The Weekend Read: April 25

I am back after a brief brisket-induced coma (courtesy of Franklin's BBQ of Austin) to resume weekly read duties. Many thanks to Jo for her contributions last week. franklins

Taking some inspiration from this fairly underwhelming TechCrunch story, let's break down a few of this week's links into a version of love and hate.

1. Blockchain Love

Another press hit for DA Holdings and Blythe Masters with this profile in Institutional Investor:

Q: [Bitcoin] didn't want to be part of the organized financial industry [snip] Do you think these worlds want to be bridged?

A: I would say your general characterization of some of the space is correct. But if you had a really good idea about how to build a better tire for an automobile, you would probably be really interested in talking to the auto companies...

Infosys may be looking at the blockchain for its banking software:

With an eye on regaining industry-level growth rates and to retain top talent, Infosys is sprucing up the capabilities of its core banking software Finacle [snip] the Bengaluru-headquartered information technology services provider is assessing the merits of Blockchain, an open-source financial database that records all transactions of virtual currency Bitcoin, to see if the technology could be integrated into Finacle.

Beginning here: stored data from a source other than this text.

[config.mk]
export PLATFORM = sky130hd
export DESIGN_NAME = pnl_ctrl
export DESIGN_NICKNAME = d
export VERILOG_FILES = /design/src/pnl_pkg.sv /design/src/pnl_ctrl.sv
export SDC_FILE = /design/constraint.sdc
export NUM_CORES = 1
export LEC_CHECK = 0
export BUFFER_PORTS_ARGS = -buffer_cell sky130_fd_sc_hd__buf_2
export CAP_MARGIN = 25
export CORE_AREA = 2 2 39 41
export CTS_CLUSTER_DIAMETER = 100
export DETAILED_ROUTE_END_ITERATION = 7
export DIE_AREA = 0 0 41 43
export SYNTH_ARGS = -nofsm -noshare
export SYNTH_HDL_FRONTEND = slang
export SYNTH_SLANG_ARGS = --single-unit
[constraint.sdc]
create_clock -name clk -period 2.2 [get_ports clk]
set_input_delay 0.22 -clock clk [delete_from_list [all_inputs] [get_ports clk]]
set_output_delay 0.22 -clock clk [all_outputs]
set_load 0.02 [all_outputs]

Mariano Belinky of Santander Innoventures highlights the promise (as well as potential solutionism) inherent in distributed ledgers:

We shouldn't be focused on the adoption of a digital currency. The underlying technology is a powerful one and I think that we will see adoption of that technology much sooner.

2. Bitcoin Bashing

The post "Does Bitcoin make sense for international money transfer?" is a lengthy yet comprehensive review of the reasons why many of the bitcoin-for-remittance arguments don't hold water. Fusion does a take down of bitcoin's lack of gender diversity (which anyone who has attended a bitcoin event can confirm):

Men make up an estimated 96% of the Bitcoin community, which means that if Bitcoin does end up succeeding, as its adherents think it will, and if the people who own Bitcoin see their holdings soar in value, then all of the profits will end up going to what Brett Scott calls the “crypto-patriarchy”. Not many men, to be sure: as Charlie Stross says, the degree of inequality in the Bitcoin economy “is ghastly, and getting worse, to an extent that makes a sub-Saharan African kleptocracy look like a socialist utopia”. But it’s not many men, and effectively zero women.

3. ESMA Call for Evidence on distributed ledgers

Full document can be found here, with the exciting bit (for me at least) being the brief closing request for clarity on the broader application of distributed ledger technology. Watch this space ESMA

4. The Unbanked

This lengthy article on the rise and fall of Liberty Reserve shows how a libertarian dream for creating "a PayPal for the unbanked" could turn into a hyper-efficient money laundering platform. Yet the (currently incarcerated) founder does raise an interesting counterpoint:

“I have asked everyone in prison: How do you move money?,” Budovsky said. “Two ways: cash in suitcases and Western Union. There’s no verification required for up to $900 with Western Union.”

FiveThirtyEight showcases the positive trends in reaching the unbanked:

Worldwide, about 2 percent of adults have a mobile money account. But in sub-Saharan Africa, nearly 12 percent do. Kenya is a huge outlier with 58 percent of adults there having a mobile money account. In five countries — Côte d’Ivoire, Somalia, Tanzania, Uganda and Zimbabwe — more adults have a mobile account than a traditional one.